Another thing that might look a little odd at first glance is the requestOptions package. These are objects to encapsulate all of the (often optional) parameters you can pass to a given API call. Taking options via individual method arguments would be a bit ridiculous for some API calls that take 6+ parameters. And, if Canvas adds a new option, it would break existing code by changing the method signature. So far, so good. However you will notice that these request options classes have enums inside of them, some of which are repeated in multiple options classes. I initially tried to share the enums but ran into Canvas accepting different values on different API calls. I also found one instance of two API calls accepting the same logical options, but using different string literals to represent them. I actually opened up a GitHub issue about that one.

We still haven't ported all of our applications over to use this stand-alone library. However we have already used it to do a few things. One was to iterate through every course page in our account to do a search/replace on page content when we moved our Mediasite installation to a new URL. That process executed over 140,000 API calls over the course of a day without incident. Right now I am working on switching our Scantron LTI application over so there will probably be some missing API calls that I have to implement within the next couple of weeks for that.

We already have a pull request open on our code from someone at another institution so I'm hoping that is an indication that there is demand for a library like this and we can get some collaboration going. But first, please roast our code! :smileycool:

Community Champion

Thanks for sharing your code and for the write-up!

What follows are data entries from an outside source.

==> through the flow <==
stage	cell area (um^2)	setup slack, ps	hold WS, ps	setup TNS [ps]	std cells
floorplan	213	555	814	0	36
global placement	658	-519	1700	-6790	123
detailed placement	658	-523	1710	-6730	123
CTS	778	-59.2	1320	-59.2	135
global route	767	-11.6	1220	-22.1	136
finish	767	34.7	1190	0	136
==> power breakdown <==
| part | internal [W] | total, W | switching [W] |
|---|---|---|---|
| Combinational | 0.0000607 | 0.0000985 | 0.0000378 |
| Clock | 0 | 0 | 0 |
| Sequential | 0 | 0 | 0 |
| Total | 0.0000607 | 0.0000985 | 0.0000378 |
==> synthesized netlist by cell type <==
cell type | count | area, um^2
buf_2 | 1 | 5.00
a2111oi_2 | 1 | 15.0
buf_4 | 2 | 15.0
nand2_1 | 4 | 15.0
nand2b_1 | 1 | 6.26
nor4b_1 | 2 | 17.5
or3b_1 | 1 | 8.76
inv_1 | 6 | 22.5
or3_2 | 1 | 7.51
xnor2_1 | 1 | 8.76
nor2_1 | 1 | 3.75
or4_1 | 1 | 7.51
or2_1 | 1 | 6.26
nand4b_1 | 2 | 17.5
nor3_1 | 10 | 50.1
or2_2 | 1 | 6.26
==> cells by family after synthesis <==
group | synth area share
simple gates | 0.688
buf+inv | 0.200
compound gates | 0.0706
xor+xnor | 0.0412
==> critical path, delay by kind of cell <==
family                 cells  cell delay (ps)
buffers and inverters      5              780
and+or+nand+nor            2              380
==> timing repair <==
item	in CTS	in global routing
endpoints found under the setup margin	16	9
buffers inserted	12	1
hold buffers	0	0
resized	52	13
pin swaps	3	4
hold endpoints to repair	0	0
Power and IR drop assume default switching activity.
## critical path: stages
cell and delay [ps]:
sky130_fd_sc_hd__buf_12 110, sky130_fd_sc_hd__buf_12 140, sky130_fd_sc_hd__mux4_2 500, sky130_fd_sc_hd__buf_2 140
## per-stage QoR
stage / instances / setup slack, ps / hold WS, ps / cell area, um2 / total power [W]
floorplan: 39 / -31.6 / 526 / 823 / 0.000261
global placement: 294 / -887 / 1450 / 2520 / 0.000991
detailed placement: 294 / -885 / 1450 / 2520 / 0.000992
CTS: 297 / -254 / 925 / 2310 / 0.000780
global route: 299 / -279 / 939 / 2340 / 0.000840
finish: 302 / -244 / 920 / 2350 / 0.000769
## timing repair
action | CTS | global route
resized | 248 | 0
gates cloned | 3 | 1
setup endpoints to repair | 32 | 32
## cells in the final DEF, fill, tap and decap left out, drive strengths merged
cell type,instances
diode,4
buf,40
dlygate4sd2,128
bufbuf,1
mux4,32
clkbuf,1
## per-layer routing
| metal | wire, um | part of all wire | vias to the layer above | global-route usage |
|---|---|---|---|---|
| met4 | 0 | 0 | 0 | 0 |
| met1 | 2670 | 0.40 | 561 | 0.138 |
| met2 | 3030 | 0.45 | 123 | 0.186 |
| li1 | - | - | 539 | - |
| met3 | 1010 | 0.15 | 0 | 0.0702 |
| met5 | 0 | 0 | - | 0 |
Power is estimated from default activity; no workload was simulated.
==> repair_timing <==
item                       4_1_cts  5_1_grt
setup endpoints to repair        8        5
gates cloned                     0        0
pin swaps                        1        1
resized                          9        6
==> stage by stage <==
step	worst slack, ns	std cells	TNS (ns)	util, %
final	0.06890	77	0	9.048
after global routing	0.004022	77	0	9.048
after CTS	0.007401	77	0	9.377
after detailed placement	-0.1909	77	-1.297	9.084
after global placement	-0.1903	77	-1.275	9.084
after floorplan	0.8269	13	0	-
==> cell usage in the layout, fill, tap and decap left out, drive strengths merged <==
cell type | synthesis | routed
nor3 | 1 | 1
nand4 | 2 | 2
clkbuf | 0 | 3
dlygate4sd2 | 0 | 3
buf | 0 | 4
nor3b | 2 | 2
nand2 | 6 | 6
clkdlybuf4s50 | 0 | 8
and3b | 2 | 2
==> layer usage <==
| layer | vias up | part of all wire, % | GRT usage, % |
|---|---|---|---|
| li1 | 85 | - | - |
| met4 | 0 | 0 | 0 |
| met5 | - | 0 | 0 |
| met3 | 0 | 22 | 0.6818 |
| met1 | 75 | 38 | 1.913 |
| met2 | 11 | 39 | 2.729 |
===== run.sh =====
#!/bin/bash
# OpenROAD 26Q1-2900-gdf79404cd8, Yosys 0.63+post, stock flow scripts
make -C /OpenROAD-flow-scripts/flow DESIGN_CONFIG=/design/flow/config.mk WORK_HOME=/design/flow/orfs finish

===== config.mk =====
export PLATFORM = sky130hd
export DESIGN_NAME = clk_div
export DESIGN_NICKNAME = clk_div
export VERILOG_FILES = /design/flow/design.v
export SDC_FILE = /design/flow/constraint.sdc
export NUM_CORES = 4
export LEC_CHECK = 1
export CORE_UTILIZATION = 30

===== design.v =====
`timescale 1ns / 1ps
module clk_div #(parameter N = 100000000)(
    input clk_in,
    output reg clk_out
    );
    reg [31:0]count;
    always@(posedge clk_in)begin
        if(count < N)begin
            count <= count + 1'b1;
            clk_out <= 1'b0;
        end
        else begin
            count <= 0;
            clk_out <= 1'b1;
        end
    end
endmodule

===== constraint.sdc =====
current_design clk_div

set clk_period 5.1
set clk_io_pct 0.2

create_clock -name clk0 -period $clk_period [get_ports {clk_in}]

set non_clock_inputs [all_inputs -no_clocks]
set_input_delay [expr $clk_period * $clk_io_pct] -clock clk0 $non_clock_inputs
set_output_delay [expr $clk_period * $clk_io_pct] -clock clk0 [all_outputs]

I imagine Java folks will find it very useful. You've inspired me to stop procrastinating and get to work on sharing my Python library for accessing the API.

Community Champion

Daniel --

We'd definitely be interested in checking out your library! We're a Python shop and we've got our own library, though it's starting to get a bit out of sync with the Canvas API, and could definitely use some work in a few areas.  Our code is on GitHub here:

GitHub - penzance/canvas_python_sdk: Canvas Python SDK 



Community Champion

Hi Colin,

I've finally posted my library: Unwrapping Yet Another Python Canvas API Wrapper—and More.



Community Member

Thank you Tobias and those at Kansas State for your work on the Java canvas-api. I am working on an LTI for my institution (WNMU) and found your api a great resource. As you can imagine we have different needs and so I hope to contribute some extensions to your api once I learn something about Maven. I was planning on contacting you directly when I saw something about a Hale Library fire. I hope all is well. 

Community Champion

Hi All,   Sorry for resurrecting an old thread.    We are using this library and we're attempting to attach it to an ajax based application.   What we'd like is for our Ajax-based page on the client browser make a call for courses of our server, and for our server to send back the first page of results to the browser, then for the Ajax to call the next page of courses, return to browser, etc.... each page being returned to Ajax allowing for a more responsive page.   

I can see how the KState library allows for callbacks within the application, but we're not sure how to hook this up to an external calling entity like our Ajax page.   

I'm hoping someone might understand what I'm looking for and have an example of how they are using Ajax to call pages of KState data until exhausted.